WHAT NEEDS TO BE DONE: From the entries below, retype only the lines from the one with "output [COMPUTER_WIDTH*2-1:0] result" through the one with "export CTS_CLUSTER_DIAMETER = 279", exactly as written.

DATA FOR PROCESSING:
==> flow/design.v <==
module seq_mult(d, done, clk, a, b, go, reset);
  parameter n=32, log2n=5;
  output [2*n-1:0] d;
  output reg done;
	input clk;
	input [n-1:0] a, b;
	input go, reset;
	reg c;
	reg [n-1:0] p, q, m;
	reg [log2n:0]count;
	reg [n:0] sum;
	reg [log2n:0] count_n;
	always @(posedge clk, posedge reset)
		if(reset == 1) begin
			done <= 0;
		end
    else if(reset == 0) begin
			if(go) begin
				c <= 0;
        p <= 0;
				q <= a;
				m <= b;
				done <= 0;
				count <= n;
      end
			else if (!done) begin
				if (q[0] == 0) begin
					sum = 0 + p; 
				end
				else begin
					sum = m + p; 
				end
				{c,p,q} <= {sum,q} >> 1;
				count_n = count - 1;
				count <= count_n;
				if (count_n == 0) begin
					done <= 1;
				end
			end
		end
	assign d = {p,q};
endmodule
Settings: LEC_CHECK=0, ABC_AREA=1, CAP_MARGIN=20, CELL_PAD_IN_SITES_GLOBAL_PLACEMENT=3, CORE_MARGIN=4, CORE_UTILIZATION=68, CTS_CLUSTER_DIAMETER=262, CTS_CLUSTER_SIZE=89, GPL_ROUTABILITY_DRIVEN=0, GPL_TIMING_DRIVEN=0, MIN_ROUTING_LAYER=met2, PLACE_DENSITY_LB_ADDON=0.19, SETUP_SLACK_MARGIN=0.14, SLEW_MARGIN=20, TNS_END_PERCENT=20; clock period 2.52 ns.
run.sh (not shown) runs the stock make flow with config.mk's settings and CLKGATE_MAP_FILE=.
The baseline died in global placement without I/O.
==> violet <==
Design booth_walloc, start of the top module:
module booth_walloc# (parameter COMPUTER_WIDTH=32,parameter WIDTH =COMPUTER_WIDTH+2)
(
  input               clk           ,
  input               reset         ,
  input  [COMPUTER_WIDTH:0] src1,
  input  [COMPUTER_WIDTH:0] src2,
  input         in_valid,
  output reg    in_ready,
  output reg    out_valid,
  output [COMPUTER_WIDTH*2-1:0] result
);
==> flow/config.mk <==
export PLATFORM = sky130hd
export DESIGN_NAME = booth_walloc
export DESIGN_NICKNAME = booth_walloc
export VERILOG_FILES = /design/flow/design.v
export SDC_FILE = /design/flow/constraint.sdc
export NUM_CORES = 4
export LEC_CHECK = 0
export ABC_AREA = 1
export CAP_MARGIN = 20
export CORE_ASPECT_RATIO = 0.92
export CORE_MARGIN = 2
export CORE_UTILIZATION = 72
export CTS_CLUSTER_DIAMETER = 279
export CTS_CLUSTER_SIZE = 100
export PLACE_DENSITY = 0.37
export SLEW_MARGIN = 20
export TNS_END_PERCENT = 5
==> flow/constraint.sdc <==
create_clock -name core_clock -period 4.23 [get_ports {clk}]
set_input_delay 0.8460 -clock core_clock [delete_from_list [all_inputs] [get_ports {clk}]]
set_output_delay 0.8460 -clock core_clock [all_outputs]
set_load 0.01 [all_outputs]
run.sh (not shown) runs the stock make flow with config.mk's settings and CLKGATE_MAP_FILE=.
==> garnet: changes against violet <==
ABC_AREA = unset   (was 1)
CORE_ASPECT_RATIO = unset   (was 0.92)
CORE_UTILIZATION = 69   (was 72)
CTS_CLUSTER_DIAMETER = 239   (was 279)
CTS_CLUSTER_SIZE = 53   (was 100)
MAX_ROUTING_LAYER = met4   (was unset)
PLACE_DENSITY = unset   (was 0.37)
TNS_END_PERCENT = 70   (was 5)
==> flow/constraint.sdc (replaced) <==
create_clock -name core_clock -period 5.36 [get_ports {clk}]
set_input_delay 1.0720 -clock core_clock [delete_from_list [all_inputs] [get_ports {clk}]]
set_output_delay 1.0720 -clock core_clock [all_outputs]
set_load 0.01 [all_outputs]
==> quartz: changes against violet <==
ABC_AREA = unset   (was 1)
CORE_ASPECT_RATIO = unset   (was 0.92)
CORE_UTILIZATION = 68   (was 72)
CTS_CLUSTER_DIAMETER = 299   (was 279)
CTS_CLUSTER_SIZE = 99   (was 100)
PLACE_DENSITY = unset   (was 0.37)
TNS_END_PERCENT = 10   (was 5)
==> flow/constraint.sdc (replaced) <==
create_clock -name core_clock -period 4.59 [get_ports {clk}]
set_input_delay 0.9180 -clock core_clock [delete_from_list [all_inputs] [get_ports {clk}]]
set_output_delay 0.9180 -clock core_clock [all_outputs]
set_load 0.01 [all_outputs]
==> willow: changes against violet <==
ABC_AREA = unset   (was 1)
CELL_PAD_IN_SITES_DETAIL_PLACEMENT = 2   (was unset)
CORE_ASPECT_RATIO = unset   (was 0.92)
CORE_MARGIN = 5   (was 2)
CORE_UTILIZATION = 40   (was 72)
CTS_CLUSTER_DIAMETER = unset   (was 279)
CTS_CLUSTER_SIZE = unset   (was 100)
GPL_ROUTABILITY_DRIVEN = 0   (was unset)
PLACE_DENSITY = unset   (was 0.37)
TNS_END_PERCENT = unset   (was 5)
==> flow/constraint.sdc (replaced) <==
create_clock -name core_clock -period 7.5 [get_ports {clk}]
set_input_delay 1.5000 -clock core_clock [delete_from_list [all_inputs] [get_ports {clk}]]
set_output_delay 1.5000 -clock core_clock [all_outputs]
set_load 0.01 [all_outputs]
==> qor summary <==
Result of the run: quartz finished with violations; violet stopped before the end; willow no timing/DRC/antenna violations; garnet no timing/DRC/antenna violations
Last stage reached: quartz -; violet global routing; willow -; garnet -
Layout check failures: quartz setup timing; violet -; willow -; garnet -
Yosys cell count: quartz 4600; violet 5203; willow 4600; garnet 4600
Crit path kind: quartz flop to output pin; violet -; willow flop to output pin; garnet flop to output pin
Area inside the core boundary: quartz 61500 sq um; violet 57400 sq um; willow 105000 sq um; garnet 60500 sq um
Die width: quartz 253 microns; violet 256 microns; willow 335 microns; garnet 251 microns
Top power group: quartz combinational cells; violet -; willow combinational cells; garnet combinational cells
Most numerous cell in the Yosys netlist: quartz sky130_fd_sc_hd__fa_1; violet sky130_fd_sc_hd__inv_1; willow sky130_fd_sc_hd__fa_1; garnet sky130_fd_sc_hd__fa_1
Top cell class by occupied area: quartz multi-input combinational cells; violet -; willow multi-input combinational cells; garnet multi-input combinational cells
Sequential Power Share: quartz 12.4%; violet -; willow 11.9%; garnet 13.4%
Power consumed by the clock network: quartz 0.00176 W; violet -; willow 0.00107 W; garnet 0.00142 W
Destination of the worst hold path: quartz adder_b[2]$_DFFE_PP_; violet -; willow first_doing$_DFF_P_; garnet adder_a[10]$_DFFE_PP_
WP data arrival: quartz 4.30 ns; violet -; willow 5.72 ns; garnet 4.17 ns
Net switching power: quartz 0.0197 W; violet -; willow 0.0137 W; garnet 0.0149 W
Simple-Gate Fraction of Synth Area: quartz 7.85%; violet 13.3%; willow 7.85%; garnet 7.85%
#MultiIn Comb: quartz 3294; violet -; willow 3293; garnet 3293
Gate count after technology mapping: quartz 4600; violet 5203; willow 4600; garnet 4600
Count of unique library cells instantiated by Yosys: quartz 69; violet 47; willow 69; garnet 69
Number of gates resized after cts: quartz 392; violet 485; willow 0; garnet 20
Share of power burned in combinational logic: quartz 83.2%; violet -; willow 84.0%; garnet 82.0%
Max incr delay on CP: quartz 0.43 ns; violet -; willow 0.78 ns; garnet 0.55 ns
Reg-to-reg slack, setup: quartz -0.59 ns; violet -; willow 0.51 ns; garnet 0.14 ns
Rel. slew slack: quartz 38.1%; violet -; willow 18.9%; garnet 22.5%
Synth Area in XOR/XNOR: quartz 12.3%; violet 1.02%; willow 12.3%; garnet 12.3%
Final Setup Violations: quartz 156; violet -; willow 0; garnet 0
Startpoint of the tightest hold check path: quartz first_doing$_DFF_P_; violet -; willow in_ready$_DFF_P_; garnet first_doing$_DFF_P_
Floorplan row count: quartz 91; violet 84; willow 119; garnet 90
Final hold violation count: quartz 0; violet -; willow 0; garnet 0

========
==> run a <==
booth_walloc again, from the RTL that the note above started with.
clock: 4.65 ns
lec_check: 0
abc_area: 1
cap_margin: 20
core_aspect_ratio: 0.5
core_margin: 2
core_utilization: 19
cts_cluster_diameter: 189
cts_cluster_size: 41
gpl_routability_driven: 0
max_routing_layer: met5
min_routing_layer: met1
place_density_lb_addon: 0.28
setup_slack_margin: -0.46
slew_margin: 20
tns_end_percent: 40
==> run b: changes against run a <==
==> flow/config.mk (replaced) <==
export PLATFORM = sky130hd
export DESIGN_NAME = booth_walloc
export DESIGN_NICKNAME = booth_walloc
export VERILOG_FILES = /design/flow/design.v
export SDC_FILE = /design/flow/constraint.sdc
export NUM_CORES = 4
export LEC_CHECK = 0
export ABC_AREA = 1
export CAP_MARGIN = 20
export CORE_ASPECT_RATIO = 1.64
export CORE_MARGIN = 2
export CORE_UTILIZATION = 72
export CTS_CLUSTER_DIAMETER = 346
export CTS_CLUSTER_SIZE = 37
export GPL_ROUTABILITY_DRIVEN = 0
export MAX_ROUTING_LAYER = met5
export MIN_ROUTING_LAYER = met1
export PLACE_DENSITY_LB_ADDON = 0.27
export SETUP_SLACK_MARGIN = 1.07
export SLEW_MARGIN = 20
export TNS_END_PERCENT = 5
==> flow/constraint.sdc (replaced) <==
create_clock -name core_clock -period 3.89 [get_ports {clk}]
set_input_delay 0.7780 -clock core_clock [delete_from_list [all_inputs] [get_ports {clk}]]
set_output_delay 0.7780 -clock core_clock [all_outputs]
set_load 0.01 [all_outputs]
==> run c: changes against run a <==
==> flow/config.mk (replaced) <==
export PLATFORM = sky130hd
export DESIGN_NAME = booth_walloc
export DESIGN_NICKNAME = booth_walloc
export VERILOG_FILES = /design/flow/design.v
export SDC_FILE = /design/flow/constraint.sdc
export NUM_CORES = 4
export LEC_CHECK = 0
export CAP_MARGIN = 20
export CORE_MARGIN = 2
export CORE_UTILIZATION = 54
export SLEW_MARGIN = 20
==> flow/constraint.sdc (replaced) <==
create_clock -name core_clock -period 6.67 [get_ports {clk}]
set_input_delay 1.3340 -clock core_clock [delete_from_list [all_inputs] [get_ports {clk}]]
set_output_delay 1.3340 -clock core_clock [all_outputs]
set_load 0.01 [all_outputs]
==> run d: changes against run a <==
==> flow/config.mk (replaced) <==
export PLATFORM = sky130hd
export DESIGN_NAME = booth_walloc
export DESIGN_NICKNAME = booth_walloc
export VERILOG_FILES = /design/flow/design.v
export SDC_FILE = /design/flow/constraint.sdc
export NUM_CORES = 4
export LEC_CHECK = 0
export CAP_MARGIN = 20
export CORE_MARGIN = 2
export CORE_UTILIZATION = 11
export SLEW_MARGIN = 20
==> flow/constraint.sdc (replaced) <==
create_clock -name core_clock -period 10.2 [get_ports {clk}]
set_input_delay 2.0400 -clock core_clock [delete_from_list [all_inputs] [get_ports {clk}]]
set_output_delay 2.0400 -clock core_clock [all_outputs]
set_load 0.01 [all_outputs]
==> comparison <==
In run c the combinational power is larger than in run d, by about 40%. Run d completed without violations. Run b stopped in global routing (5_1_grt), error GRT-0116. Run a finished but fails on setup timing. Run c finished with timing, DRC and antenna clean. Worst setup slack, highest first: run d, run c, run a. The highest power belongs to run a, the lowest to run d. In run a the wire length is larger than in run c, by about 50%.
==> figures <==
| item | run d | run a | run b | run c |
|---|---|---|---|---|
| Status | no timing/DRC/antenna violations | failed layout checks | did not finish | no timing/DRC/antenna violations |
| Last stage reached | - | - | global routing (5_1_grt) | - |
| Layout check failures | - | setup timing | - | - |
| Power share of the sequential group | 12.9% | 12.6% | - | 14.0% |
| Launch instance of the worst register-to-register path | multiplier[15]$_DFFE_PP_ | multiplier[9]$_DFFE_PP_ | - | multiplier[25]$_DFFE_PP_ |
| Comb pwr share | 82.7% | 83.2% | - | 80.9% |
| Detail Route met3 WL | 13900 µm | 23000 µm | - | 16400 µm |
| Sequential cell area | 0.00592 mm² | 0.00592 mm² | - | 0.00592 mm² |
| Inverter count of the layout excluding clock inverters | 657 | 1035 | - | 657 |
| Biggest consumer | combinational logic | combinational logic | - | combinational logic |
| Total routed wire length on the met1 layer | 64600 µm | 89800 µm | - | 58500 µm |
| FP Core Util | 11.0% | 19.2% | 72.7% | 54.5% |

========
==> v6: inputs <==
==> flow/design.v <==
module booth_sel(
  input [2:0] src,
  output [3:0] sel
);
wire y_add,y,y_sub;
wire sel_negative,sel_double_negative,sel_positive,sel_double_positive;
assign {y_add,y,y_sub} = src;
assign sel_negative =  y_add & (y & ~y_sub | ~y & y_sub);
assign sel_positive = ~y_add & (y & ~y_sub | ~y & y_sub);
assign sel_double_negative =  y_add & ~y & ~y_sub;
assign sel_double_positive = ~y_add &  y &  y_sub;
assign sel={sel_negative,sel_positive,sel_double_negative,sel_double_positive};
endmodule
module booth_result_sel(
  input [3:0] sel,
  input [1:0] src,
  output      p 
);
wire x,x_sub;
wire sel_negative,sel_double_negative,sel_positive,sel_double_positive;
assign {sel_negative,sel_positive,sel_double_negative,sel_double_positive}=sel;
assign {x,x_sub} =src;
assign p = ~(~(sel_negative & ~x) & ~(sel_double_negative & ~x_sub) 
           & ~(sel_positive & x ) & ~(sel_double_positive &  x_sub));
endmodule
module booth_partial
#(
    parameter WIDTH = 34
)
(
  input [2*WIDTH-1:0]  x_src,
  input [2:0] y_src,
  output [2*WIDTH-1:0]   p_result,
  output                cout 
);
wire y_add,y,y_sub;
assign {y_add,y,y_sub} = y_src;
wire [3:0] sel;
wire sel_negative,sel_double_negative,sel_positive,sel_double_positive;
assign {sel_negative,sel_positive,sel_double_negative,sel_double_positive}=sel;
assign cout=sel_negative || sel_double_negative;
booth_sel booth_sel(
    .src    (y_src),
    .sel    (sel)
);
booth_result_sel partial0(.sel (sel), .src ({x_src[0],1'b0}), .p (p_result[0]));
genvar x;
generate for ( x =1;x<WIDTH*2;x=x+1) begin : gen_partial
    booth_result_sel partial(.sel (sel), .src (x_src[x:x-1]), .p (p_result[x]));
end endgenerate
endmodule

SOLUTION FOR THIS PROBLEM:
  output [COMPUTER_WIDTH*2-1:0] result
);
==> flow/config.mk <==
export PLATFORM = sky130hd
export DESIGN_NAME = booth_walloc
export DESIGN_NICKNAME = booth_walloc
export VERILOG_FILES = /design/flow/design.v
export SDC_FILE = /design/flow/constraint.sdc
export NUM_CORES = 4
export LEC_CHECK = 0
export ABC_AREA = 1
export CAP_MARGIN = 20
export CORE_ASPECT_RATIO = 0.92
export CORE_MARGIN = 2
export CORE_UTILIZATION = 72
export CTS_CLUSTER_DIAMETER = 279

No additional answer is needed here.